JeffreysInterval_lower = function(n, k, phat) {
  x = phat * n
  alpha = (1 - k)/ 2
  kappa = qnorm(1 - alpha)
  w_t1 = ((kappa * sqrt(4 *  phat * (1 - phat)) / n) + ((kappa^2 - 3) / (6 * n^2))) / (4 * phat * (1 - phat))
  w_t2 = ((0.5 - phat) * (phat * (1-phat) * (kappa^2 + 2) - (1/n))) / (6 * n * (phat * (1-phat))^2)
  w = w_t1 + w_t2
  if (phat == 0) {
    lowerbound = 0
  }
  else if (phat == 1) {
    lowerbound = (x + 0.5) / (n + 1)
  }
  else {
    lowerbound = (x + 0.5) / (n + 1 +(n - x + 0.5) * (exp(2*w) - 1))
  }
  return(lowerbound)
}

Results

The proportion of upmovers obtained with the Jeffreys’ Interval for the four major regions of the United States were as follows:

Screen Shot 2023-07-26 at 7 49 28 PM

The proportion of upmovers for the American nations were as follows:

Screen Shot 2023-07-26 at 7 49 37 PM

As deduced from the tables, the optimal region to live in for economic growth is the west region, and the optimal American nation to live in for economic growth is the El Norte Region. However, the only issue with these results is that there is not a commuting zone that fits both of these criteria. The other bit of analysis worth mentioning is that it appears that grouping the United States by region is the most beneficial way to estimate the population proportion of upmover opportunities.

Project 4: The Ultimate Piazza-Lecture Mashup: Your One-Stop Study Shop

Overview

As a college student, the amount of material presented to review come exam time can be strenuous and require an ample amount of time to cover every possible source: lecture slides, discussion board threads, supplementary slides, lecture recording transcripts, and much more. During my Information Retrieval and Web Search course, a few of my classmates and I worked to implement a python program that scrapes the course website of all relevant course materials, tokenizes the text, and through both a custom Vector Space Model and generic Word2Vec VSM, evaluate the texts. Once the tokenization and evaluation is completed, the program returns the most relevant lecture slides, discussion board threads, and supplementary materials files that most closely match a user input query. Below is a map outlining the implementation route of this program.

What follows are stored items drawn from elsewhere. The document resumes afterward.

[src/rtl/bclru_pkg.sv]
// Shared types and constants for the block cache LRU tag store.
// Used by bclru_ram users, bclru_scan and block_cache_lru_lookup_top.
package bclru_pkg;

    localparam int TAG_W   = 16;
    localparam int STAMP_W = 32;
    localparam int SLOT_W  = 3;

    // One stored slot entry: block tag and the tick of its last access.
    typedef struct packed {
        logic [TAG_W-1:0]   tag;
        logic [STAMP_W-1:0] stamp;
    } entry_t;

    localparam int ENTRY_W = TAG_W + STAMP_W;

    // Sequencer to scan unit.
    typedef struct packed {
        logic clear;
        logic beat;
    } scan_ctl_t;

    // Scan unit back to sequencer.
    typedef struct packed {
        logic hit_found;
        logic free_found;
    } scan_flags_t;

endpackage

Screen Shot 2023-07-26 at 8 30 06 PM

Methodology

  1. Gather all course content with custom web scraper. Note: in order to have this program run correctly, the user must have a valid login for the University of Michigan Canvas page.
  2. Create a Vector Space Model to weight and tokenize words from each dataset.
  3. Weight the vectors using the tf-idf and word2vec algorithms.
  4. Input a query of varying styles: administrative, conceptual, informative, etc.
  5. Use cosine similarity scores to find the most relevant documents for the given query.
  6. Evaluate the precision and recall scores for both weighting schemes used in the Vector Space Models.

Model Analysis

The purpose of creating two Vector Space Models for this project was to see how beneficial the weighting scheme provided in the word2vec package in python is. In addition, the tf-idf weighting scheme specifically utilizes the ratio of thefrequency of a term in a document to the overall document length.

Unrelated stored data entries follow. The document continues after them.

<file path="src/rtl/double_ended_priority_queue_top_defines.svh">
// Assertion shorthands for the priority queue. Each expects clk and rst_n in scope.
`ifndef DOUBLE_ENDED_PRIORITY_QUEUE_TOP_DEFINES_SVH
`define DOUBLE_ENDED_PRIORITY_QUEUE_TOP_DEFINES_SVH

// Condition holds at every edge out of reset
`define DEPQ_ASSERT_ALWAYS(lbl, cond, msg) \
  lbl: assert property (@(posedge clk) disable iff (!rst_n) (cond)) else $error(msg);

// Consequent holds in the same cycle as the antecedent
`define DEPQ_ASSERT_IMPL(lbl, ante, cons, msg) \
  lbl: assert property (@(posedge clk) disable iff (!rst_n) (ante) |-> (cons)) else $error(msg);

// Consequent holds in the cycle after the antecedent
`define DEPQ_ASSERT_NEXT(lbl, ante, cons, msg) \
  lbl: assert property (@(posedge clk) disable iff (!rst_n) (ante) |=> (cons)) else $error(msg);

`endif

</file>
<file path="src/rtl/depq_pkg.sv">
package depq_pkg;

  // Default number of entries
  localparam int DEPTH_DEFAULT = 16;

  // Request codes
  typedef enum logic [1:0] {
    OP_INSERT   = 2'd0,
    OP_DEL_HEAD = 2'd1,
    OP_DEL_MAX  = 2'd2,
    OP_DEL_MIN  = 2'd3
  } op_t;

  // Result status codes
  typedef enum logic [1:0] {
    STAT_OK    = 2'd0,
    STAT_EMPTY = 2'd1,
    STAT_FULL  = 2'd2
  } status_t;

  // One stored entry
  typedef struct packed {
    logic        [31:0] payload;
    logic signed [31:0] prio;
  } entry_t;

endpackage

</file>
<file path="src/rtl/depq_if.sv">
// Request channel
interface depq_in_if;
  logic        valid;
  logic        ready;
  logic [1:0]  operation;
  logic [31:0] payload_in;
  logic [31:0] priority_in;

  modport source (output valid, operation, payload_in, priority_in, input ready);
  modport sink   (input valid, operation, payload_in, priority_in, output ready);
endinterface

// Result channel
interface depq_out_if;
  logic        valid;
  logic        ready;
  logic [1:0]  status;
  logic [31:0] payload_out;
  logic [4:0]  occupancy;

  modport source (output valid, status, payload_out, occupancy, input ready);
  modport sink   (input valid, status, payload_out, occupancy, output ready);
endinterface

</file>
<file path="src/rtl/double_ended_priority_queue_top.sv">
// Channel   Direction  Fields                                 Transaction
// in_chan   input      operation, payload_in, priority_in     valid && ready
// out_chan  output     status, payload_out, occupancy         valid && ready
//
// Insert and any failed request: after acceptance the result is registered in S_DONE.
// Delete-oldest with n entries: S_SHIFT moves the later entries down (n-1 shifts).
// Delete-max/min with n entries: S_SCAN reads all n, then S_SHIFT closes the gap unless it was last.
// The entry store has a single read and a single write port; a request is taken only in S_IDLE.
// rst_n is synchronous; it clears the count and control, the store is left as is.
// A result held on out_chan lets the next request in but holds it in S_DONE until taken.
module double_ended_priority_queue_top #(
  parameter int DEPTH = depq_pkg::DEPTH_DEFAULT
) (
  input  logic              clk,
  input  logic              rst_n,
  depq_in_if.sink           in_chan,
  depq_out_if.source        out_chan
);

  `include "double_ended_priority_queue_top_defines.svh"

  localparam int AW = $clog2(DEPTH);
  localparam int CW = $clog2(DEPTH + 1);

  typedef enum logic [3:0] {
    S_IDLE  = 4'b0001,
    S_SCAN  = 4'b0010,
    S_SHIFT = 4'b0100,
    S_DONE  = 4'b1000
  } state_t;

  state_t                  state_r, state_nxt;
  logic [CW-1:0]           count_r, count_nxt;
  logic [AW-1:0]           idx_r, idx_nxt;
  logic [AW-1:0]           best_pos_r, best_pos_nxt;
  logic signed [31:0]      best_pri_r, best_pri_nxt;
  logic [31:0]             best_pay_r, best_pay_nxt;
  logic                    want_max_r, want_max_nxt;
  depq_pkg::status_t       res_status_r, res_status_nxt;
  logic [31:0]             res_payload_r, res_payload_nxt;
  logic                    out_valid_r, out_valid_nxt;
  depq_pkg::status_t       out_status_r, out_status_nxt;
  logic [31:0]             out_payload_r, out_payload_nxt;
  logic [4:0]              out_occ_r, out_occ_nxt;

  logic                    we;
  logic [AW-1:0]           waddr;
  depq_pkg::entry_t        wdata;
  logic [AW-1:0]           raddr;
  depq_pkg::entry_t        rd_data;

  logic                    in_accept;
  depq_pkg::op_t           op;
  logic                    take;
  logic                    scan_last;
  logic                    shift_last;

  logic                    ins_room;
  logic                    shift_in_span;
  logic                    scan_in_span;

  // Address of base + step, parked at zero past the end of the store
  function automatic logic [AW-1:0] step_addr(input logic [AW-1:0] base,
                                              input logic [CW-1:0] step);
    logic [CW-1:0] sum;
    sum = CW'(base) + step;
    return (sum < CW'(DEPTH)) ? sum[AW-1:0] : '0;
  endfunction

  depq_ram #(
    .DEPTH (DEPTH)
  ) u_ram (
    .clk   (clk),
    .we    (we),
    .waddr (waddr),
    .wdata (wdata),
    .raddr (raddr),
    .rdata (rd_data)
  );

  assign in_accept       = in_chan.valid && in_chan.ready;
  assign op              = depq_pkg::op_t'(in_chan.operation);
  assign in_chan.ready   = (state_r == S_IDLE);

  assign out_chan.valid       = out_valid_r;
  assign out_chan.status      = out_status_r;
  assign out_chan.payload_out = out_payload_r;
  assign out_chan.occupancy   = out_occ_r;

  // Scan compare: first entry always taken, strict compare keeps the oldest on ties
  assign take = (idx_r == '0) ||
                (want_max_r ? (rd_data.prio > best_pri_r) : (rd_data.prio < best_pri_r));
  assign best_pos_nxt = take ? idx_r : best_pos_r;
  assign best_pri_nxt = take ? rd_data.prio : best_pri_r;
  assign best_pay_nxt = take ? rd_data.payload : best_pay_r;

  assign scan_last  = (CW'(idx_r) == count_r - CW'(1));
  assign shift_last = (CW'(idx_r) == count_r - CW'(2));

  // Sequencer
  always_comb begin
    state_nxt       = state_r;
    count_nxt       = count_r;
    idx_nxt         = idx_r;
    want_max_nxt    = want_max_r;
    res_status_nxt  = res_status_r;
    res_payload_nxt = res_payload_r;
    out_valid_nxt   = out_valid_r;
    out_status_nxt  = out_status_r;
    out_payload_nxt = out_payload_r;
    out_occ_nxt     = out_occ_r;
    we              = 1'b0;
    waddr           = idx_r;
    wdata           = rd_data;
    raddr           = '0;

    if (out_valid_r && out_chan.ready) begin
      out_valid_nxt = 1'b0;
    end

    unique case (state_r)
      S_IDLE: begin
        raddr = (op == depq_pkg::OP_DEL_HEAD) ? AW'(1) : '0;
        if (in_accept) begin
          res_payload_nxt = '0;
          res_status_nxt  = depq_pkg::STAT_OK;
          want_max_nxt    = (op == depq_pkg::OP_DEL_MAX);
          idx_nxt         = '0;
          state_nxt       = S_DONE;
          unique case (op)
            depq_pkg::OP_INSERT: begin
              if (count_r < CW'(DEPTH)) begin
                we            = 1'b1;
                waddr         = count_r[AW-1:0];
                wdata.payload = in_chan.payload_in;
                wdata.prio    = in_chan.priority_in;
                count_nxt     = count_r + CW'(1);
              end else begin
                res_status_nxt = depq_pkg::STAT_FULL;
              end
            end
            depq_pkg::OP_DEL_HEAD: begin
              if (count_r == '0) begin
                res_status_nxt = depq_pkg::STAT_EMPTY;
              end else if (count_r == CW'(1)) begin
                count_nxt = '0;
              end else begin
                state_nxt = S_SHIFT;
              end
            end
            depq_pkg::OP_DEL_MAX, depq_pkg::OP_DEL_MIN: begin
              if (count_r == '0) begin
                res_status_nxt = depq_pkg::STAT_EMPTY;
              end else begin
                state_nxt = S_SCAN;
              end
            end
          endcase
        end
      end

      S_SCAN: begin
        if (scan_last) begin
          raddr           = step_addr(best_pos_nxt, CW'(1));
          res_payload_nxt = best_pay_nxt;
          if (CW'(best_pos_nxt) == count_r - CW'(1)) begin
            count_nxt = count_r - CW'(1);
            state_nxt = S_DONE;
          end else begin
            idx_nxt   = best_pos_nxt;
            state_nxt = S_SHIFT;
          end
        end else begin
          raddr   = step_addr(idx_r, CW'(1));
          idx_nxt = idx_r + AW'(1);
        end
      end

      S_SHIFT: begin
        // Entry idx+1 arrives now and moves down to idx
        we    = 1'b1;
        waddr = idx_r;
        wdata = rd_data;
        raddr = step_addr(idx_r, CW'(2));
        if (shift_last) begin
          count_nxt = count_r - CW'(1);
          state_nxt = S_DONE;
        end else begin
          idx_nxt = idx_r + AW'(1);
        end
      end

      S_DONE: begin
        if (!out_valid_r || out_chan.ready) begin
          out_valid_nxt   = 1'b1;
          out_status_nxt  = res_status_r;
          out_payload_nxt = res_payload_r;
          out_occ_nxt     = 5'(count_r);
          state_nxt       = S_IDLE;
        end
      end

      default: begin
        state_nxt = S_IDLE;
      end
    endcase
  end

  // Control registers
  always_ff @(posedge clk) begin
    if (!rst_n) begin
      state_r     <= S_IDLE;
      count_r     <= '0;
      out_valid_r <= 1'b0;
    end else begin
      state_r     <= state_nxt;
      count_r     <= count_nxt;
      out_valid_r <= out_valid_nxt;
    end
  end

  // Datapath registers
  always_ff @(posedge clk) begin
    idx_r         <= idx_nxt;
    want_max_r    <= want_max_nxt;
    res_status_r  <= res_status_nxt;
    res_payload_r <= res_payload_nxt;
    out_status_r  <= out_status_nxt;
    out_payload_r <= out_payload_nxt;
    out_occ_r     <= out_occ_nxt;
    if (state_r == S_SCAN) begin
      best_pos_r <= best_pos_nxt;
      best_pri_r <= best_pri_nxt;
      best_pay_r <= best_pay_nxt;
    end
  end

  // Checks
  assign ins_room      = in_accept && op == depq_pkg::OP_INSERT && count_r < CW'(DEPTH);
  assign shift_in_span = count_r >= CW'(2) && CW'(idx_r) <= count_r - CW'(2);
  assign scan_in_span  = count_r != '0 && CW'(idx_r) < count_r;

  `DEPQ_ASSERT_ALWAYS(a_count_bound, count_r <= CW'(DEPTH), "entry count exceeds depth")
  `DEPQ_ASSERT_NEXT(a_insert_grows, ins_room, count_r == $past(count_r) + CW'(1), "insert lost")
  `DEPQ_ASSERT_IMPL(a_shift_span, state_r == S_SHIFT, shift_in_span, "shift out of range")
  `DEPQ_ASSERT_IMPL(a_scan_span, state_r == S_SCAN, scan_in_span, "scan out of range")

endmodule

</file>
<file path="src/rtl/depq_ram.sv">
// Entry store: one write port, one read port, registered read data
module depq_ram #(
  parameter int DEPTH = depq_pkg::DEPTH_DEFAULT,
  localparam int AW = $clog2(DEPTH)
) (
  input  logic             clk,
  input  logic             we,
  input  logic [AW-1:0]    waddr,
  input  depq_pkg::entry_t wdata,
  input  logic [AW-1:0]    raddr,
  output depq_pkg::entry_t rdata
);

  depq_pkg::entry_t mem [DEPTH];
  depq_pkg::entry_t rdata_r;

  always_ff @(posedge clk) begin
    if (we) begin
      mem[waddr] <= wdata;
    end
  end

  always_ff @(posedge clk) begin
    rdata_r <= mem[raddr];
  end

  assign rdata = rdata_r;

endmodule
</file>
<file path="src/flat_wrapper.sv">
// flat-port wrapper written by rule: the top's interface ports become plain ports
module double_ended_priority_queue_top_flat 
#(
  parameter int DEPTH = depq_pkg::DEPTH_DEFAULT
)
  (clk, rst_n, in_chan_valid, in_chan_operation, in_chan_payload_in, in_chan_priority_in, in_chan_ready, out_chan_valid, out_chan_status, out_chan_payload_out, out_chan_occupancy, out_chan_ready);
  depq_in_if in_chan_i ();
  depq_out_if out_chan_i ();
  input  logic clk;
  input  logic rst_n;
  input wire logic [$bits(in_chan_i.valid)-1:0] in_chan_valid;
  input wire logic [$bits(in_chan_i.operation)-1:0] in_chan_operation;
  input wire logic [$bits(in_chan_i.payload_in)-1:0] in_chan_payload_in;
  input wire logic [$bits(in_chan_i.priority_in)-1:0] in_chan_priority_in;
  output wire logic [$bits(in_chan_i.ready)-1:0] in_chan_ready;
  output wire logic [$bits(out_chan_i.valid)-1:0] out_chan_valid;
  output wire logic [$bits(out_chan_i.status)-1:0] out_chan_status;
  output wire logic [$bits(out_chan_i.payload_out)-1:0] out_chan_payload_out;
  output wire logic [$bits(out_chan_i.occupancy)-1:0] out_chan_occupancy;
  input wire logic [$bits(out_chan_i.ready)-1:0] out_chan_ready;
  assign in_chan_i.valid = in_chan_valid;
  assign in_chan_i.operation = in_chan_operation;
  assign in_chan_i.payload_in = in_chan_payload_in;
  assign in_chan_i.priority_in = in_chan_priority_in;
  assign in_chan_ready = in_chan_i.ready;
  assign out_chan_valid = out_chan_i.valid;
  assign out_chan_status = out_chan_i.status;
  assign out_chan_payload_out = out_chan_i.payload_out;
  assign out_chan_occupancy = out_chan_i.occupancy;
  assign out_chan_i.ready = out_chan_ready;
  double_ended_priority_queue_top #(.DEPTH(DEPTH)) u_core (.clk(clk), .rst_n(rst_n), .in_chan(in_chan_i), .out_chan(out_chan_i));
endmodule
</file>
<file path="config.mk">
export PLATFORM = sky130hd
export DESIGN_NAME = double_ended_priority_queue_top_flat
export DESIGN_NICKNAME = d
export VERILOG_FILES = /design/src/rtl/depq_pkg.sv /design/src/rtl/depq_if.sv /design/src/rtl/double_ended_priority_queue_top.sv /design/src/rtl/depq_ram.sv /design/src/flat_wrapper.sv
export VERILOG_INCLUDE_DIRS = /design/src /design/src/rtl
export SDC_FILE = /design/constraint.sdc
export NUM_CORES = 1
export LEC_CHECK = 0
export CORE_MARGIN = 2
export CORE_UTILIZATION = 35
export DETAILED_ROUTE_END_ITERATION = 8
export DONT_BUFFER_PORTS = 1
export PLACE_DENSITY = 0.5
export SKIP_CTS_REPAIR_TIMING = 1
export SLEW_MARGIN = 20
export SYNTH_ARGS = -nofsm -noshare
export SYNTH_HDL_FRONTEND = slang
export SYNTH_SLANG_ARGS = --single-unit
</file>
<file path="constraint.sdc">
create_clock -name clk -period 9.9 [get_ports clk]
set_input_delay 1.98 -clock clk [delete_from_list [all_inputs] [get_ports clk]]
set_output_delay 1.98 -clock clk [all_outputs]
set_load 0.03 [all_outputs]
</file>
==> qor.txt <==
Status: completed
Routed via count: 22241
Setup crit start kind: flop
Initial DRC Count: 1865
CP endpoint kind: flop
P per Cell Area: 210 nW/um^2
Ys flop type: edfxtp_1
DP Wirelength: 57.1 mm
Crit path buffers/inverters: 5
Port bufs: 0
Yosys top cell by area: edfxtp_1
Worst path max stage delay: 750 ps
Sequential Area: 36600 um^2
Clock-pin slew on the worst setup and hold paths: 60 ps
GR Overflow Total: 0
Filler cells: 12138
RR Endpoint: u_core.u_ram.rdata[39]
Slew @ Worst Pin: 1050 ps
Commonest non-fill, non-tap cell in the layout: edfxtp_1
Post-Syn Instances: 2294
FP Rows: 136
Count of cell types in the netlist: 77
R2r worst-path depth: 20
GRT Total Usage: 0.160
WP data arrival: 7340 ps
Most frequent cells in the layout: edfxtp_1 (1170), mux4_2 (256), mux2i_1 (197), clkbuf_16 (121), mux2_2 (96)
Hold path cells: 0
Post-route insts no fill: 4268
Post-Route WL: 113 mm
Sequential fraction of the synthesis area: 0.751
Maximum VDD drop: 0.000146 V
Placed cell count: 4035
Leak: 17.4 nW
Post-synth ARST share: 0
Final setup skew: 52.8 ps
Crit path depth: 20
Syn Area/Cell: 21.3 um^2
Hold Path Class: flop to flop
Tcrit/Tclk final: 0.681
Final core occ: 0.400
Setup violators final: 0
Initial antenna violation count: 26
Final #Nets: 2477
CTS tree: done
Total Die Area: 142000 um^2
Required time of the critical path: 10490 ps
Crit path max-delay family: buffers and inverters
I/O pin cnt: 111
Worst path slowest cell: a221oi_1
Total negative slack: 0 ps
Yosys top cell area share: 0.720
Mapped Area: 48800 um^2
First-pass detailed-route iteration total: 6
Relative slew slack: 0.301
Seq cells post-synth: 1244
H-tree depth: 3
Pin count of the biggest net entering global routing: 143
Number of vias per cell: 5.21
First-pass GRT wire length: 164 mm
Fmax: 148 MHz
# clock sinks: 1244
EDFF count, synth: 1170
Clock buffer depth: 3
Die height: 377 um
Clk Latency, worst-skew pair: 740 ps
RSZ-0062 raised after global routing: no
Crit-path max FO: 34
Initial core utilization: 0.354
Yosys warning count: 0
R2R Path Start: u_core.best_pri_r[19]
CTS root buffer: clkbuf_16
Chip Width: 377 um
Max Transition Viols Final: 0
# Max-Cap Violations: 0
Final GP Congestion: 0.779
Area Overhead vs Synth: 13.1%
Antenna-violating nets left: 0
CORE AREA: 138000 um^2
Worst-path cell chain: inv_1 -> ha_1 -> a21oi_1 -> o21ai_0 -> a221oi_1 -> o21a_1 -> nand3_1 -> and3_1 -> nor2_4 -> buf_4 -> mux2i_1 -> inv_1 -> ha_1 -> nand2_1 -> o221ai_4 -> buf_4 -> buf_4 -> mux4_2 -> mux2i_1 -> mux2i_1
Final Hold Vio Count: 0
Wire per inst: 26.5 um
Number of global-route vias before repair: 23536
Cells taking the most area after synthesis: edfxtp_1 (72%), mux4_2 (12%), mux2i_1 (4.0%)
Synth Net Count: 2407
Layout cells sized above 1: 0.259
CTS Buf Count: 121
R2r setup slk: 3150 ps
Multi-input gate area: 11400 um^2
Min Tclk post-route: 6750 ps
Hold path startpoint: u_core.res_status_r[1]
Hold Path End: u_core.out_chan.status[1]
Kind of critical path: flop to flop
DRC: 0
-- worst max path at each step --
stage                                from  slack [ps]                      end
floorplan               u_core.state_r[1]        3840  u_core.u_ram.mem[10][0]
global placement    u_core.best_pri_r[17]        3120   u_core.u_ram.rdata[42]
detailed placement  u_core.best_pri_r[19]        3030   u_core.u_ram.rdata[39]
CTS                 u_core.best_pri_r[19]        3010   u_core.u_ram.rdata[39]
global route        u_core.best_pri_r[17]        2620   u_core.u_ram.rdata[39]
finish              u_core.best_pri_r[19]        3150   u_core.u_ram.rdata[39]
-- sequential cells by signal, summed over array words and instances, names as in the netlist --
name                         flops
u_core.u_ram.mem              1024
u_core.u_ram.rdata              64
u_core.best_pay_r               32
u_core.best_pri_r               32
u_core.out_chan.payload_out     32
u_core.res_payload_r            32
u_core.count_r                   5
u_core.out_chan.occupancy        5
u_core.best_pos_r                4
u_core.idx_r                     4
u_core.state_r                   4
u_core.out_chan.status           2
u_core.res_status_r              2
u_core.out_chan.valid            1
u_core.want_max_r                1
-- layout make-up --
| class | instances | share of cell area |
|---|---|---|
| clock buffers | 158 | 0.0599 |
| clock inverters | 72 | 0.0165 |
| diodes | 3 | 0.000136 |
| repair buffers | 49 | 0.00810 |
| flip-flops and latches | 1244 | 0.664 |
| inverters | 53 | 0.00361 |
| multi-input cells | 895 | 0.207 |
| well taps | 1794 | 0.0407 |
-- synth_stat cells, types with 2 or more instances --
master	n
edfxtp_1	1170
mux4_2	256
mux2i_1	197
mux2_2	96
dfxtp_1	74
inv_1	50
nand2_1	45
ha_1	43
nor2_1	38
and2_1	35
buf_2	31
buf_4	23
buf_6	23
a21oi_1	21
clkbuf_1	15
o21ai_0	15
nand3_1	13
xnor2_1	11
nor2b_1	10
nor3_1	9
a31oi_1	8
nand4_1	7
buf_1	6
o22ai_1	6
a32oi_1	5
and3_1	5
o21ai_1	5
xor2_1	5
o21a_1	4
a211oi_1	3
a21boi_0	3
clkbuf_8	3
inv_2	3
nand3b_1	3
nor4_1	3
o211ai_1	3
a311oi_1	2
a41o_1	2
a41oi_1	2
nand2b_1	2
nor4b_1	2
o21bai_1	2
-- report_power, final --
part / total [mW] / switching, mW / internal (mW)
clock: 4.82 / 1.99 / 2.83
sequential: 6.04 / 0.0746 / 5.97
combinational: 0.726 / 0.462 / 0.264
total: 11.6 / 2.52 / 9.06
-- per-stage QoR --
step	hold slack [ps]	setup slack [ps]	cell area [um^2]	power, mW
floorplan	400	3840	48800	6.66
global placement	402	3120	50900	6.86
detailed placement	408	3030	50900	6.89
CTS	425	3010	55200	11.7
global route	431	2620	55200	12.0
finish	421	3150	55200	11.6
-- routing by layer --
metal | share of wire | GRT usage | up-vias
li1 | - | - | 9572
met1 | 0.43 | 0.209 | 11955
met2 | 0.50 | 0.273 | 547
met3 | 0.051 | 0.0295 | 153
met4 | 0.018 | 0.0433 | 14
met5 | 0.00084 | 0 | -
-- kinds of logic (layout without fill, tap and decap cells) --
logic type / count (synthesis) / count (layout) / share of synthesized area
flops: 1244 / 1244 / 0.751
mux: 549 / 549 / 0.181
simple gates: 182 / 182 / 0.0195
buf+inv: 155 / 332 / 0.0187
compound gates: 104 / 104 / 0.0159
fa+ha+maj: 43 / 43 / 0.0110
xor+xnor: 17 / 17 / 0.00321
other cells: 0 / 3 / 0
Note: power is estimated with default switching activity, not from simulation.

Screen Shot 2023-07-26 at 8 33 22 PM

Above is a graphical representation of the cosine similarity scores obtained from the input query “calculate tf-idf.” Across all queries, the tf-idf model produced better precision and recall scores. The conclusion reached about this is that the tf-idf model focuses more on the number of times a term appears in a document, whereas the word2vec model focuses on the distance between words in a sentence. In addition, queries that involve more conceptual wording seemed to produce better results for relevant documents.